- [About this exercise] Read through the records below and copy each line that uses the word "flow".

++++ Recorded data

This is an optimization exercise on Yosys and OpenROAD, whose aim is small area and a short achievable clock period, not a production implementation. Where RTL was checked, it was by simulation tests only, not by an equivalence proof against the original. Function not checked in run 4: the RTL went through the layout flow alone.

==> flow/design.v <==
module FA(A,B,C,sum, carry);
	input A,B,C;
	output sum,carry;
	assign sum = A^B^C;
	assign carry = (A&B) | (B&C) | (C&A);
endmodule
module HA(A,B,sum, carry);
	input A,B;
	output sum,carry;
	assign sum = A^B;
	assign carry = A&B;
endmodule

++++++++

- [Written answer]
This is an optimization exercise on Yosys and OpenROAD, whose aim is small area and a short achievable clock period, not a production implementation. Where RTL was checked, it was by simulation tests only, not by an equivalence proof against the original. Function not checked in run 4: the RTL went through the layout flow alone.
==> flow/design.v <==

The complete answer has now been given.